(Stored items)
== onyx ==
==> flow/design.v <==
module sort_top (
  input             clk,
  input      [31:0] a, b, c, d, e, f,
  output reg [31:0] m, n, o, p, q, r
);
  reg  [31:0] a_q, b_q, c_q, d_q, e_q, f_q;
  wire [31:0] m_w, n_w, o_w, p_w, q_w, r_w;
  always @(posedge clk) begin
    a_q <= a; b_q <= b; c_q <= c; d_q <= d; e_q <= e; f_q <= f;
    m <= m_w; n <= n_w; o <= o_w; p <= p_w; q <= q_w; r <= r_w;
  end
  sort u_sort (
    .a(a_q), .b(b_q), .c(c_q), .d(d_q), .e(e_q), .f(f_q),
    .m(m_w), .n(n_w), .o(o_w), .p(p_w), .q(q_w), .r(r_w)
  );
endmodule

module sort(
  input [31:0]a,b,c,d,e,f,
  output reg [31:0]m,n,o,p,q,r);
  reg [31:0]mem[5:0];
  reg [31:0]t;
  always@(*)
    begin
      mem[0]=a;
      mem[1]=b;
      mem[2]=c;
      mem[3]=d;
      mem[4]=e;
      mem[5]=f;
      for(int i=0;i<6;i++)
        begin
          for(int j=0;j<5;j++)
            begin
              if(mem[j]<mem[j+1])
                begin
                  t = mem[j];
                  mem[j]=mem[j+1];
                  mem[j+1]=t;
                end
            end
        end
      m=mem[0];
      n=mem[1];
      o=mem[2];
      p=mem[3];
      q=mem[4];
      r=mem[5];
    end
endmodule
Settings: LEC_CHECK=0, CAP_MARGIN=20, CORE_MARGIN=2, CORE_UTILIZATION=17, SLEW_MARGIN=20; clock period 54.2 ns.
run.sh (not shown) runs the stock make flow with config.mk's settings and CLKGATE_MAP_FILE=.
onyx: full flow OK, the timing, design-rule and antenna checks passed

---

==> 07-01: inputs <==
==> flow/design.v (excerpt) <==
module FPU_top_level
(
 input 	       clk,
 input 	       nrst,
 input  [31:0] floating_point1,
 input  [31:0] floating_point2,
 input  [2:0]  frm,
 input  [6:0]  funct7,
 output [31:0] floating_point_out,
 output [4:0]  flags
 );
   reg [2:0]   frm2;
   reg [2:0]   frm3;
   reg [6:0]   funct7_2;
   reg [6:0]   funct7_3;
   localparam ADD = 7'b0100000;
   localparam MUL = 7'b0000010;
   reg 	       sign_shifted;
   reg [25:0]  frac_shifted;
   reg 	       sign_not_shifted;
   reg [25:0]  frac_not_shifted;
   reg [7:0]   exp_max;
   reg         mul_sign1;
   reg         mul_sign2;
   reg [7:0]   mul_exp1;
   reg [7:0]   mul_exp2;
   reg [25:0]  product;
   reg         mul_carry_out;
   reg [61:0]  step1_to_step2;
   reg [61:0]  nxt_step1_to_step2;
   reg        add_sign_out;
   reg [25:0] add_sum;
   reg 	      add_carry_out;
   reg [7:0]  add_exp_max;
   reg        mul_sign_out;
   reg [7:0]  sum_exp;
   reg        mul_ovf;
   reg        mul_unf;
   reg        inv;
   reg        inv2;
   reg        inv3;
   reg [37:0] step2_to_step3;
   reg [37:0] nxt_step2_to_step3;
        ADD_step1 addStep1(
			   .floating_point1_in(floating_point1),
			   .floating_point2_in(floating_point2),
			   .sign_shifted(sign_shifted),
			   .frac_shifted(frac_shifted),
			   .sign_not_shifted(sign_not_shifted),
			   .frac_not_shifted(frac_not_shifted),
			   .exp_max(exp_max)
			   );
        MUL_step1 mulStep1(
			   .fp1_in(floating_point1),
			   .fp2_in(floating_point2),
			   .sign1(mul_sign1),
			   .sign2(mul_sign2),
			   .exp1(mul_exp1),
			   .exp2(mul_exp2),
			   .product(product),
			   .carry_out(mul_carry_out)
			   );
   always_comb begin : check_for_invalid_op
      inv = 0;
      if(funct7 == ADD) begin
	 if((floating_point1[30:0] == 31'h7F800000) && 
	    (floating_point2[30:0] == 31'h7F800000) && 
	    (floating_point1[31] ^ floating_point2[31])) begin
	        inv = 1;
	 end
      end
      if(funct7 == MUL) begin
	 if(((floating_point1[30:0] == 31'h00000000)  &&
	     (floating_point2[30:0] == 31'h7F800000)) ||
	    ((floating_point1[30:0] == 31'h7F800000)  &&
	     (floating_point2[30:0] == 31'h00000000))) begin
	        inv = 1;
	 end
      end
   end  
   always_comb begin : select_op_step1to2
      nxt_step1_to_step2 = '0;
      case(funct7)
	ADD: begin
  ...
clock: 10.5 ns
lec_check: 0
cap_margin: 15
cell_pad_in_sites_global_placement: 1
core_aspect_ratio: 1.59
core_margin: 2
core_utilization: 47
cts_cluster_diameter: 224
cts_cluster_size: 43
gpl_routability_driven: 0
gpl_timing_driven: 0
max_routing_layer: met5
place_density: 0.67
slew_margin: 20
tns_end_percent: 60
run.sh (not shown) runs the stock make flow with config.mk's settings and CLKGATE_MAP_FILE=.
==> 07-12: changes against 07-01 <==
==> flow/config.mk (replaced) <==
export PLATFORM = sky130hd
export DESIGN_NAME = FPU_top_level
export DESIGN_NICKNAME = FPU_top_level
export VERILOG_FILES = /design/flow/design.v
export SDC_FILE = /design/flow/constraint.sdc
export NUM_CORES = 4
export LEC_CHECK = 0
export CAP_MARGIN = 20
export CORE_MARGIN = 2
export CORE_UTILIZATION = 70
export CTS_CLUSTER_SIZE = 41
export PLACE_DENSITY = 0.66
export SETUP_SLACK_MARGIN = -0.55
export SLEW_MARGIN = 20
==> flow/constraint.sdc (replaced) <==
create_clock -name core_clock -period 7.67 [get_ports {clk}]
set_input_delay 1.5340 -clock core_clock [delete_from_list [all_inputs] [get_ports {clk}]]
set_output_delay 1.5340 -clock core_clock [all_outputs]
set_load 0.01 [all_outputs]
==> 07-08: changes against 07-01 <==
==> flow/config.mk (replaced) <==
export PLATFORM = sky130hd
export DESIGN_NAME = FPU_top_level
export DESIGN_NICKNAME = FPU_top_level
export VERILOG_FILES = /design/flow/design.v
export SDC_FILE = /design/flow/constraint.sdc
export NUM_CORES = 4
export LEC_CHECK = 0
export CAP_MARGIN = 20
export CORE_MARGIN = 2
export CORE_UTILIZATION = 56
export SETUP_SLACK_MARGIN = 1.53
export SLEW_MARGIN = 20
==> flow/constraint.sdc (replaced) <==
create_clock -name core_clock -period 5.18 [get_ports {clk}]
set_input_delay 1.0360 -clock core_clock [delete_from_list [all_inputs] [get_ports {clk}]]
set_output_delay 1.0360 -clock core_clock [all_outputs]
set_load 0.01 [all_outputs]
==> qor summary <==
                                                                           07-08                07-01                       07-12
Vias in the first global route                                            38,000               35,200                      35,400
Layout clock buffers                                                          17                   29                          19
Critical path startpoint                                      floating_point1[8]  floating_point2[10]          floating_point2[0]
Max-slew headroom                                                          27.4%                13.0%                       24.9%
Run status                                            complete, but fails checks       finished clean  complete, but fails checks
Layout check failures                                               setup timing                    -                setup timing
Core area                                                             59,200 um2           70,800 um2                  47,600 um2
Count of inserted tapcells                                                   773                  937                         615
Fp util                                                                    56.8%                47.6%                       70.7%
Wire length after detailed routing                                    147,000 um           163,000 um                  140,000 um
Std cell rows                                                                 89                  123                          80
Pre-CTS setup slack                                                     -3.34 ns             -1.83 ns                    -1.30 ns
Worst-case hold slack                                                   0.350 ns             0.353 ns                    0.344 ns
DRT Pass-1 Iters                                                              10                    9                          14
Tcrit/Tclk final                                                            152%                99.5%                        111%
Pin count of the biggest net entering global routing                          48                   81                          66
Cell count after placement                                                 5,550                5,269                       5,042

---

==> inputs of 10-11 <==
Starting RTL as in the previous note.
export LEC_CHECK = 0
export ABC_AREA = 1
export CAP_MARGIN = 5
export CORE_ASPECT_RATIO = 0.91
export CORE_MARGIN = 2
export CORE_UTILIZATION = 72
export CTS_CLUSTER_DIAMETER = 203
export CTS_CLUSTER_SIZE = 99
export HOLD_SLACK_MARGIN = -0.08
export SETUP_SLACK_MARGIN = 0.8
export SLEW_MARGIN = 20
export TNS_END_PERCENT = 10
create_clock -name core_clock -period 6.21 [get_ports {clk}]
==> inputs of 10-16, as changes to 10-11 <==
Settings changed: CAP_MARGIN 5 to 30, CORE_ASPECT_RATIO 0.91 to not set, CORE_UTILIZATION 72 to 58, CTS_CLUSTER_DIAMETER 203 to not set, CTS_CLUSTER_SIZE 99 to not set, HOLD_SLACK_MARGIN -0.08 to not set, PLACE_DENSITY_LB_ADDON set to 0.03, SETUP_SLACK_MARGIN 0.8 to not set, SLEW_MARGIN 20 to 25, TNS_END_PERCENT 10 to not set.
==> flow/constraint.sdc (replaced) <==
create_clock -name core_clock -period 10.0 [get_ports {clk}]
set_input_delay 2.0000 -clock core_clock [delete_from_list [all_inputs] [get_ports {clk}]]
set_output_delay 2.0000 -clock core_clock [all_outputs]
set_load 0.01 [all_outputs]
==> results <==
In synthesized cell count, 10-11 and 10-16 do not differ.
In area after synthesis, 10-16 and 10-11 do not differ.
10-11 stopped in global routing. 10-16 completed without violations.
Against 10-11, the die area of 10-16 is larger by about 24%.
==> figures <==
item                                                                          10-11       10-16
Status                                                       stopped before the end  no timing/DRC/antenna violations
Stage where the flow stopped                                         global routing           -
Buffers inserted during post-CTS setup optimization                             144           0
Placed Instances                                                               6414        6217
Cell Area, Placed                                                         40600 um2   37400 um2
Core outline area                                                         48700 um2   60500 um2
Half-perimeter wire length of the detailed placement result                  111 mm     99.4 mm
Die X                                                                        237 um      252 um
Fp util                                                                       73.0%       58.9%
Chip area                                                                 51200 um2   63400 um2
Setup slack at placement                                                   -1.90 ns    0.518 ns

_WHAT TO PRODUCE_: Set aside each line above that includes the string "Layout" and report it.

_THE COMPLETED TASK_:
Layout clock buffers                                                          17                   29                          19
Layout check failures                                               setup timing                    -                setup timing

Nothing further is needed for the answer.